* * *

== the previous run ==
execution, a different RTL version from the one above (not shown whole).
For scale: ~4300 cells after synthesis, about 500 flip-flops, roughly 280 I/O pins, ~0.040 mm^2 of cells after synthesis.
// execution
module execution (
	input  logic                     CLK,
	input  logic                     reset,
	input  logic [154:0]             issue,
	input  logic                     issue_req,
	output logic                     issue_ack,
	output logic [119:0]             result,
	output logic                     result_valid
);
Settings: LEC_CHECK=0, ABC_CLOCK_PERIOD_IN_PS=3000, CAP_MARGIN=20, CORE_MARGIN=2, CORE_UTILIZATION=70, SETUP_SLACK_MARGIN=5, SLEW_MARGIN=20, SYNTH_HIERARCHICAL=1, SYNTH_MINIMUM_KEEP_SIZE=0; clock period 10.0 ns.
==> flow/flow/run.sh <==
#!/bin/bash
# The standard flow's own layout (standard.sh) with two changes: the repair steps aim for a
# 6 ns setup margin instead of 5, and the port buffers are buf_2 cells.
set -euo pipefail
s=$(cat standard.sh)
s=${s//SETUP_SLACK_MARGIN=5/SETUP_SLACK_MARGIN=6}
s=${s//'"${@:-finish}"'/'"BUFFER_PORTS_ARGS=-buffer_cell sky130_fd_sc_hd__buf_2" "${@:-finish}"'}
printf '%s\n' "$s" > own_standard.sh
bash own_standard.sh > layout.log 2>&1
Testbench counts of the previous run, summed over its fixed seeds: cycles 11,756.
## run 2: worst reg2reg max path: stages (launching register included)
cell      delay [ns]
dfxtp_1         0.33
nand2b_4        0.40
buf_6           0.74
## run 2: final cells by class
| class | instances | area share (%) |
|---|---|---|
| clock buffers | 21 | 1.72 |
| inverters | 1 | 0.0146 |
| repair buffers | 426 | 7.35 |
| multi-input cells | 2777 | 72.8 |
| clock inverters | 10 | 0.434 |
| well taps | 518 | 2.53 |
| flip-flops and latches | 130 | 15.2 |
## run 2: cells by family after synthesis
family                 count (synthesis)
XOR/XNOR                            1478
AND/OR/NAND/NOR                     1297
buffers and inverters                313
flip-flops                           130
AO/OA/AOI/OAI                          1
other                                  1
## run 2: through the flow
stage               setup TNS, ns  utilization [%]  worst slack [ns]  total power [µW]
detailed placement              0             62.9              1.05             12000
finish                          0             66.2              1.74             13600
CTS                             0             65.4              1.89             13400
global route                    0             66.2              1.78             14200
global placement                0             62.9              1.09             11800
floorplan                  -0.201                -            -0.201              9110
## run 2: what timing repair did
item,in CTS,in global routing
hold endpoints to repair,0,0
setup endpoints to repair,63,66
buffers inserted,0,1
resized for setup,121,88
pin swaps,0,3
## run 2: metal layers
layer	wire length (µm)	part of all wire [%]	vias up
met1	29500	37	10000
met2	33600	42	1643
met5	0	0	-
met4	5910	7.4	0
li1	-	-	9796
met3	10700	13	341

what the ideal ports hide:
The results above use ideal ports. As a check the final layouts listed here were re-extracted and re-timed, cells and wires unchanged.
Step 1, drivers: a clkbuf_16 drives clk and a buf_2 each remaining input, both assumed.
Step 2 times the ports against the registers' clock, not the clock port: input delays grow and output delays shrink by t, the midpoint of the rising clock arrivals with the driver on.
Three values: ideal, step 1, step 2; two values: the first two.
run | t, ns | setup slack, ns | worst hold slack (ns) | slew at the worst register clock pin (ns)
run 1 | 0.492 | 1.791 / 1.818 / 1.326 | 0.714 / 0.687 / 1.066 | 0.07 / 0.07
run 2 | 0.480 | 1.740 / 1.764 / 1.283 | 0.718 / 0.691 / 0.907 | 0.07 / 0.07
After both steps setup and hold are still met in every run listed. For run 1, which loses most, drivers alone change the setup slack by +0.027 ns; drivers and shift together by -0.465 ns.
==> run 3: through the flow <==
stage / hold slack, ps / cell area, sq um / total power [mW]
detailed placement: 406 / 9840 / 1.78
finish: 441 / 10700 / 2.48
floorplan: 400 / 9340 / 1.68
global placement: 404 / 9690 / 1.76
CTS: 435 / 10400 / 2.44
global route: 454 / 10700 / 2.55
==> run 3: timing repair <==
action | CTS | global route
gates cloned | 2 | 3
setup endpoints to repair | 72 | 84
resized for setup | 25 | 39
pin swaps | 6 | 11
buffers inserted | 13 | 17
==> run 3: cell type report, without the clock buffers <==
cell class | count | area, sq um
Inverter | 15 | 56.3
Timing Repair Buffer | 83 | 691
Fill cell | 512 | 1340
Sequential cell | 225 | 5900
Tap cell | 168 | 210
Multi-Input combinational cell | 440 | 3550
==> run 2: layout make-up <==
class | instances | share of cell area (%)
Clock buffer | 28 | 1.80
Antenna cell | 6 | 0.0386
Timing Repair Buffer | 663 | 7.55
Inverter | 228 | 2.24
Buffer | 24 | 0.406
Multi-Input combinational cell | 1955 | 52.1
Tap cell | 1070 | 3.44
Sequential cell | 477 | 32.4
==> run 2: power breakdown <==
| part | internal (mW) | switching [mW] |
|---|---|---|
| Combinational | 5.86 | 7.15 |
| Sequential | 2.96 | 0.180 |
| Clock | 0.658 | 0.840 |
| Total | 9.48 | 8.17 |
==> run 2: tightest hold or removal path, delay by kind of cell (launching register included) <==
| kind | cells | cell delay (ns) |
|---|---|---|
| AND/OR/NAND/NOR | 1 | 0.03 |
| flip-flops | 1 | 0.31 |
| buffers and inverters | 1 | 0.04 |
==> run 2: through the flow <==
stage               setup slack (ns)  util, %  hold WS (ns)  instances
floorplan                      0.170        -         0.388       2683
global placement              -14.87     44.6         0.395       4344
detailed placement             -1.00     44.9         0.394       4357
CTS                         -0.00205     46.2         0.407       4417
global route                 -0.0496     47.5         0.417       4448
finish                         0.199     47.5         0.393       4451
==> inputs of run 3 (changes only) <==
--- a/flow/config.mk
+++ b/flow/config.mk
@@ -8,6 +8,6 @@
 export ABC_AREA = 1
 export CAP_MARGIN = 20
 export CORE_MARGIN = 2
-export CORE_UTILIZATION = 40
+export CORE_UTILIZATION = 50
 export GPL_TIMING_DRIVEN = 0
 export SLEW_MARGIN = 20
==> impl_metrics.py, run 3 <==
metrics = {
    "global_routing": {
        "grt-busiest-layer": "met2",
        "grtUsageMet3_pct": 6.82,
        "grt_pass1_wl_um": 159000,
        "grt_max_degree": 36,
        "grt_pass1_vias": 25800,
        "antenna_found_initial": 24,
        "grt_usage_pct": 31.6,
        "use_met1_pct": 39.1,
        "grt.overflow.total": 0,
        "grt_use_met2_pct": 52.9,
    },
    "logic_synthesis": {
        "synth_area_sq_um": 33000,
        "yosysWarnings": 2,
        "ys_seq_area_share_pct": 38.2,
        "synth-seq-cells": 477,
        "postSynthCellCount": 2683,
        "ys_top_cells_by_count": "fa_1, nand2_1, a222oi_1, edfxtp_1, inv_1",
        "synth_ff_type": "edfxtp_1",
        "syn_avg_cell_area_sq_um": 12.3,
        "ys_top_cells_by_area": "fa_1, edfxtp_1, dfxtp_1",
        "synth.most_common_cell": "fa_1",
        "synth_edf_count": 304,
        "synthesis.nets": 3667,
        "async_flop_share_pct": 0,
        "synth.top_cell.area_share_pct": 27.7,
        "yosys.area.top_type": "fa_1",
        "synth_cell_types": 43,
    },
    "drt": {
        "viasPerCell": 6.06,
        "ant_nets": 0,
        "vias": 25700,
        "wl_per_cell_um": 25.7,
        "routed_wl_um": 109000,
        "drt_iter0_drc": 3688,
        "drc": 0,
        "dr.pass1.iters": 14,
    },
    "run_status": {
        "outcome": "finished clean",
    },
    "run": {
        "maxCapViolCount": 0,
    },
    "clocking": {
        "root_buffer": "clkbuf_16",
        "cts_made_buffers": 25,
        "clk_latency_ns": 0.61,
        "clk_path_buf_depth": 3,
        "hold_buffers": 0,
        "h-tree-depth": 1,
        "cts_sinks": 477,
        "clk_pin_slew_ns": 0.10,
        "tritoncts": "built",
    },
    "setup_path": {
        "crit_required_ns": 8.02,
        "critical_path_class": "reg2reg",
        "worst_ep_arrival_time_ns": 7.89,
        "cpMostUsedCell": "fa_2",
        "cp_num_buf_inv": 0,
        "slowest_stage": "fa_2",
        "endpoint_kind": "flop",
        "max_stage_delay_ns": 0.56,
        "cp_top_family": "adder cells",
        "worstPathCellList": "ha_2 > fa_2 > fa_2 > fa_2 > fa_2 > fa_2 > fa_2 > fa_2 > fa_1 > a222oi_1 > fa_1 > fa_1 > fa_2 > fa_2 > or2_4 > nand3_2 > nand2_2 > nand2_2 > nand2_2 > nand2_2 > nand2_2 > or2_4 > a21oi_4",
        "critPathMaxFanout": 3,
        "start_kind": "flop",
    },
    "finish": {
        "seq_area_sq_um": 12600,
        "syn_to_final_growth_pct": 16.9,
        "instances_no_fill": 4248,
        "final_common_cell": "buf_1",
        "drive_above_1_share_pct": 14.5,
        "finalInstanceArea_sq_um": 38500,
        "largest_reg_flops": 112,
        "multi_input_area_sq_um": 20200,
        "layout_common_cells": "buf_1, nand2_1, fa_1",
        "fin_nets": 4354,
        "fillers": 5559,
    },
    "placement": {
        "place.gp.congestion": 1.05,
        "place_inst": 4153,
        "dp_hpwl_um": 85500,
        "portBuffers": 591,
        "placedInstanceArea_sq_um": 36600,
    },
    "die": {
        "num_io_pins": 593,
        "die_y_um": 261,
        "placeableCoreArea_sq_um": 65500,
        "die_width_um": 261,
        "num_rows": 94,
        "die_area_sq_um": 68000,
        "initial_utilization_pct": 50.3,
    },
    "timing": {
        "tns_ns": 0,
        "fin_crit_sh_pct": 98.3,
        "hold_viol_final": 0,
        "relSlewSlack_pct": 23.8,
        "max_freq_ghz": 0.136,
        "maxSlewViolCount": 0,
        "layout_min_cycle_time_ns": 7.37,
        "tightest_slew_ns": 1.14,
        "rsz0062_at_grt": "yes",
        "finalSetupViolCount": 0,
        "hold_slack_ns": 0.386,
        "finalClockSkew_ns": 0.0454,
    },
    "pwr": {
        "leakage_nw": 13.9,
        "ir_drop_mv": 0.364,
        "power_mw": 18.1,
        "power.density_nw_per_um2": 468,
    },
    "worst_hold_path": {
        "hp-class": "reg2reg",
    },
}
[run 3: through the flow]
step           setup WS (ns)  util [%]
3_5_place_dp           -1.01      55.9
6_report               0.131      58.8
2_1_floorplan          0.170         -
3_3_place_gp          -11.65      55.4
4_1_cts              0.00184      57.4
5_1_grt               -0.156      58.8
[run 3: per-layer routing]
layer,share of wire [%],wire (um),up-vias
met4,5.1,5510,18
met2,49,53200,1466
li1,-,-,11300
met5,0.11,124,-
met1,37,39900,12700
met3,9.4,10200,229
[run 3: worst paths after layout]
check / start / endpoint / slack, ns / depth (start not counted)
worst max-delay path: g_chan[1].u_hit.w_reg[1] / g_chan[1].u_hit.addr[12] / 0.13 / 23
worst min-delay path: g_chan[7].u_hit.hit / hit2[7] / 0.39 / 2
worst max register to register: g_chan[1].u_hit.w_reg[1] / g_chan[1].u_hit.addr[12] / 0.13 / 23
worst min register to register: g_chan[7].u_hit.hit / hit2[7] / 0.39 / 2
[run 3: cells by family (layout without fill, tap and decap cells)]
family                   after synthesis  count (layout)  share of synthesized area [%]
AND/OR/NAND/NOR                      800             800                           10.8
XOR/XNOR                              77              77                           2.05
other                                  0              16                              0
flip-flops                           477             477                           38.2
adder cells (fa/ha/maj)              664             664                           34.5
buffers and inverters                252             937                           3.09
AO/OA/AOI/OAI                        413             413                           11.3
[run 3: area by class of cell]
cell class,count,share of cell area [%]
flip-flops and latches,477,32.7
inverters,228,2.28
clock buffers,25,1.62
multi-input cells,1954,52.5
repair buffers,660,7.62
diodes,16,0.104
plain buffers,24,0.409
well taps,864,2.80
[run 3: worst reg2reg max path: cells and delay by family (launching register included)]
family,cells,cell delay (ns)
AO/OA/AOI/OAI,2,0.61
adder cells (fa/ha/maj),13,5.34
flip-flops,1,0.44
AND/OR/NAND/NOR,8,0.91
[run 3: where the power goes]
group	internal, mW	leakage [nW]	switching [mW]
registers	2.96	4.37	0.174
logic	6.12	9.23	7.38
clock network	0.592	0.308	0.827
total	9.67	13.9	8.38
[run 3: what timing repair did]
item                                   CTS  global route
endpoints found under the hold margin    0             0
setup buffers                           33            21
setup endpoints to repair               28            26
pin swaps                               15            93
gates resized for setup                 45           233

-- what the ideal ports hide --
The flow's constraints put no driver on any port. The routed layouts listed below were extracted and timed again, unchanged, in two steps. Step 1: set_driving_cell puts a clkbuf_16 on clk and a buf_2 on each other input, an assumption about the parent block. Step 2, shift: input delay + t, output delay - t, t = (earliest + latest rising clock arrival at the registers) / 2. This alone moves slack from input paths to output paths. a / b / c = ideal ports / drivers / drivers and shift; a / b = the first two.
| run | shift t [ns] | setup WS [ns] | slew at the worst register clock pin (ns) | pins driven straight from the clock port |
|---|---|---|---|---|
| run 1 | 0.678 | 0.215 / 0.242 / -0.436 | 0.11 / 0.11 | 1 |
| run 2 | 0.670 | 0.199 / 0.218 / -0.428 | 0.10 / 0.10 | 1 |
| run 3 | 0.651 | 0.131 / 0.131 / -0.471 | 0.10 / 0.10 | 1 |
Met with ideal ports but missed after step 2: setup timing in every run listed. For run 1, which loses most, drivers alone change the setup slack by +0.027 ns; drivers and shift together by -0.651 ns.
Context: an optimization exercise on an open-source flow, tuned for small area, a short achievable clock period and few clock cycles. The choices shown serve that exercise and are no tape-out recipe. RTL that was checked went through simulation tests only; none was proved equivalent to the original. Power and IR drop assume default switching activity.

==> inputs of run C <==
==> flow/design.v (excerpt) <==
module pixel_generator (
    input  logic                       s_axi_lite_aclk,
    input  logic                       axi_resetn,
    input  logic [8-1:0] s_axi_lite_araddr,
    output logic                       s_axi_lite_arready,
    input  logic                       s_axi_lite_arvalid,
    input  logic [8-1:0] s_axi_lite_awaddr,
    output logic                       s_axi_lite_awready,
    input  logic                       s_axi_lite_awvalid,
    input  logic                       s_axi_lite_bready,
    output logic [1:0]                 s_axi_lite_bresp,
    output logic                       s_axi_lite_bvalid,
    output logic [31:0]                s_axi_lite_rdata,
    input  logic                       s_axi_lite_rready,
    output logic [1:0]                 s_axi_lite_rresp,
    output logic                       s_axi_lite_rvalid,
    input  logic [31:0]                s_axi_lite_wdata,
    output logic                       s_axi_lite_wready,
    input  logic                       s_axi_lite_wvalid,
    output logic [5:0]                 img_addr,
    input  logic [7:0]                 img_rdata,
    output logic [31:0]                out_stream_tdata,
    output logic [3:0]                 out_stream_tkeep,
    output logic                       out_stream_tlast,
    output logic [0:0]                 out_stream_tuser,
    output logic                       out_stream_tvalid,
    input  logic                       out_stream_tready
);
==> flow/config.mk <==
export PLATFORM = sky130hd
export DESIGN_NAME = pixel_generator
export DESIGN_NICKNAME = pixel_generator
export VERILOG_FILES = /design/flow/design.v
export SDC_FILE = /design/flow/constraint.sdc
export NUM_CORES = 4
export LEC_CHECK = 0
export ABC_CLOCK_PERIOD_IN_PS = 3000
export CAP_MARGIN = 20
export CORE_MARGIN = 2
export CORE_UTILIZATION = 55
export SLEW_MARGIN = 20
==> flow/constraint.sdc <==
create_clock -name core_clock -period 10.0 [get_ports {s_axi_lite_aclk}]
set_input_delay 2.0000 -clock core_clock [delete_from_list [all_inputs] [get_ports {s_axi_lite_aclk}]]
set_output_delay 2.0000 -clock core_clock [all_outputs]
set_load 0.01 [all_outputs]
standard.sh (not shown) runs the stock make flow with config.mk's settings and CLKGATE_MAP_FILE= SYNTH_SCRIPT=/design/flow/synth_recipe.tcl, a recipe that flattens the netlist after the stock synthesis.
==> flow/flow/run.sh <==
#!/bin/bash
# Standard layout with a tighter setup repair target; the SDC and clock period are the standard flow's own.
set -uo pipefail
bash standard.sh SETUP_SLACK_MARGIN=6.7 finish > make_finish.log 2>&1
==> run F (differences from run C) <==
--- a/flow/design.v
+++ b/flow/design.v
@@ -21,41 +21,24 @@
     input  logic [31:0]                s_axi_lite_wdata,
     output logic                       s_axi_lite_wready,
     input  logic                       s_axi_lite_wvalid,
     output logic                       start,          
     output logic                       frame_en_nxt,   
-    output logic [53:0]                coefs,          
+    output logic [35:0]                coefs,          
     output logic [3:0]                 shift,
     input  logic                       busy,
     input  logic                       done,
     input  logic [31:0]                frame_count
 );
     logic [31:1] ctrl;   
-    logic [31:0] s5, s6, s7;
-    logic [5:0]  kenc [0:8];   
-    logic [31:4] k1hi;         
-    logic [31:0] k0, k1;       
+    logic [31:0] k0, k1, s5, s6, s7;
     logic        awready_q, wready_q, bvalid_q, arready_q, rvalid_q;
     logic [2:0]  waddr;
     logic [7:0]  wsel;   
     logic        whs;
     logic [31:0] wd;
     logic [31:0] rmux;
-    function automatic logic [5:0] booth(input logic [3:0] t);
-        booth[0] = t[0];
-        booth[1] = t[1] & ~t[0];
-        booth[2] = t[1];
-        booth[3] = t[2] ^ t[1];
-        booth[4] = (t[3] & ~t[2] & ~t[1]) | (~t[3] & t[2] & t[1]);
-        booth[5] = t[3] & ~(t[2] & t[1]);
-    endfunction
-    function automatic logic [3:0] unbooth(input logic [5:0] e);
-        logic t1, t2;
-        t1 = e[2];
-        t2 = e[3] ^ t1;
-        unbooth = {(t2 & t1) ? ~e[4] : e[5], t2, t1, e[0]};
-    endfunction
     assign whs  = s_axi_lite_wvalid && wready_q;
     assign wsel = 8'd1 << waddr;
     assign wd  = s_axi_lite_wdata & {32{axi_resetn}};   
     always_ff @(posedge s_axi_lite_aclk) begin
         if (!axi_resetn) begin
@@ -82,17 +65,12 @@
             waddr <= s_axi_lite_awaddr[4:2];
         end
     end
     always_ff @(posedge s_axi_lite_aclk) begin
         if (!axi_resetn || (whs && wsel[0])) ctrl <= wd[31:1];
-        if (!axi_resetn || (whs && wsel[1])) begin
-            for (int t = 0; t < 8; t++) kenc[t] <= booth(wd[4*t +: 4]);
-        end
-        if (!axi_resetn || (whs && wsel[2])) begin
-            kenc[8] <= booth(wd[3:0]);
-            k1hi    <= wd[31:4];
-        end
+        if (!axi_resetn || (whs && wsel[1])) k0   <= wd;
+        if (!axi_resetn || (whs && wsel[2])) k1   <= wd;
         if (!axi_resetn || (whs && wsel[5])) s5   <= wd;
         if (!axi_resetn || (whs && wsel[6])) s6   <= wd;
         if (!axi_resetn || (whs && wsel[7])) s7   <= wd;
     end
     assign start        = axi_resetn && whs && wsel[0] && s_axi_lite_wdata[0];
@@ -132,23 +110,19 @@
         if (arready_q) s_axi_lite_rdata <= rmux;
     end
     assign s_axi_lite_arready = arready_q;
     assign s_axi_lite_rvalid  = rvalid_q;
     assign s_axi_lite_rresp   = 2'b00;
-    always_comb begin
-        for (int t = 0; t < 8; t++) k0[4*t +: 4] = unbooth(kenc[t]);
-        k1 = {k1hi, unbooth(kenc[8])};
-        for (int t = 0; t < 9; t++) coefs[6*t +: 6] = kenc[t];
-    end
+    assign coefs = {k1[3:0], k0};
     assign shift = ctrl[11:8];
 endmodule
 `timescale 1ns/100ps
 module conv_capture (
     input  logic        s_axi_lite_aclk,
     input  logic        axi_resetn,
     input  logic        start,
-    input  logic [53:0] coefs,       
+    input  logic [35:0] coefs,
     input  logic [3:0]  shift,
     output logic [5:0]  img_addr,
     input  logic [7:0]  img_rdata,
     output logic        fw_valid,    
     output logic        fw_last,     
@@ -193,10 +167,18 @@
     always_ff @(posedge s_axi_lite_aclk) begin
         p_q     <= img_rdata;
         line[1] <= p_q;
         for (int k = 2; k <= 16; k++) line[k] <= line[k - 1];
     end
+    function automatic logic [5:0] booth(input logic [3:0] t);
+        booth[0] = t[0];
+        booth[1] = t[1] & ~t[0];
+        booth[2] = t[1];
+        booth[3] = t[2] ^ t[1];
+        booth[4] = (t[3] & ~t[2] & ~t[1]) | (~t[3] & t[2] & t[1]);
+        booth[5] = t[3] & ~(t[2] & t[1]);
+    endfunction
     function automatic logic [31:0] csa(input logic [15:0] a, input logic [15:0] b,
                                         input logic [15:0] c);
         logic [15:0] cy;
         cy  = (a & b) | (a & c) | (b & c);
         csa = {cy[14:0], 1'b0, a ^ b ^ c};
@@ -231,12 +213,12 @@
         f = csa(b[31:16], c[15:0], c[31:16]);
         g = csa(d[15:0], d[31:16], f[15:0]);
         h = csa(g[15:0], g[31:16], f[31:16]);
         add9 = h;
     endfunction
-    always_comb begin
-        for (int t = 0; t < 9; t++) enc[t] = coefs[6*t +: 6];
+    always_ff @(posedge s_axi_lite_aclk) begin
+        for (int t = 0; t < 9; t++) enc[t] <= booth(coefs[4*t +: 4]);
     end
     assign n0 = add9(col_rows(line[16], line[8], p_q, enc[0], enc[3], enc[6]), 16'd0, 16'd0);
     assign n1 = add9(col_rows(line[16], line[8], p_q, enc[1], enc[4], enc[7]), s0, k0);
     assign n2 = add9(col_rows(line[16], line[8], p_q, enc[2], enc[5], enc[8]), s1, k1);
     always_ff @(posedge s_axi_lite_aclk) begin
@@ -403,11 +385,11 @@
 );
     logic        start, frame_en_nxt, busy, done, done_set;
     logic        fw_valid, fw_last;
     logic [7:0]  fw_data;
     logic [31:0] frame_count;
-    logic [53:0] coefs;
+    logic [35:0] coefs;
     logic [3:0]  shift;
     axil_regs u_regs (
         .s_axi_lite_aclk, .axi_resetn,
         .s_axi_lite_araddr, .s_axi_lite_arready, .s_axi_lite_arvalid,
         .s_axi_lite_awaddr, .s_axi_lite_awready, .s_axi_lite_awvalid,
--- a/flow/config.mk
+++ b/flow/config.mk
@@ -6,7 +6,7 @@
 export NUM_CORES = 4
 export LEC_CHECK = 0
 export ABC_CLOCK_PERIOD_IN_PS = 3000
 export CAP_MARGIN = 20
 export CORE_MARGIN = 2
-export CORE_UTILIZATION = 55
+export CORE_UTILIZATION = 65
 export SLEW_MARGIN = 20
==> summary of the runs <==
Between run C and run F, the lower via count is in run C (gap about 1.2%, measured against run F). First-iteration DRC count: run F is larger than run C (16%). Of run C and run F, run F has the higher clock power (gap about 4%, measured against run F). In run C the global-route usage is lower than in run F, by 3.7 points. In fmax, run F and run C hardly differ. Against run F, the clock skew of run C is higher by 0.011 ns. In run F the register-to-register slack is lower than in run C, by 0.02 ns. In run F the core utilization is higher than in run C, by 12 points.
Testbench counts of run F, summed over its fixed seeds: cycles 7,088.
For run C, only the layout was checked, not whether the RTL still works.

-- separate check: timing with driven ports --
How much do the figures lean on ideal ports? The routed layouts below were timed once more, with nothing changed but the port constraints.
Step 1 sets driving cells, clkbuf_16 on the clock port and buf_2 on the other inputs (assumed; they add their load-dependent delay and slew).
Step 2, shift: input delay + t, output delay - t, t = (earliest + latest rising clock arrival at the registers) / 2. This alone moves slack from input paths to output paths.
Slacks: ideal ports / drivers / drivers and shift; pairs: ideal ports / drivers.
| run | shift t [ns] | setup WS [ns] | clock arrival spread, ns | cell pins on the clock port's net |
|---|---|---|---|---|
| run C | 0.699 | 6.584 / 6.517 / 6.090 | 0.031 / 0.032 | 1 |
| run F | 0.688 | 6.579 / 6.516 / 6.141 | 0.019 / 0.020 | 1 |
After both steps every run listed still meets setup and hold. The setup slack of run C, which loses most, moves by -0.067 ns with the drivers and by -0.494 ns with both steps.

━━━━━━━━━━

The response must consist solely of the number of lines in the listing above that contain "latches".

Solution to this problem = 2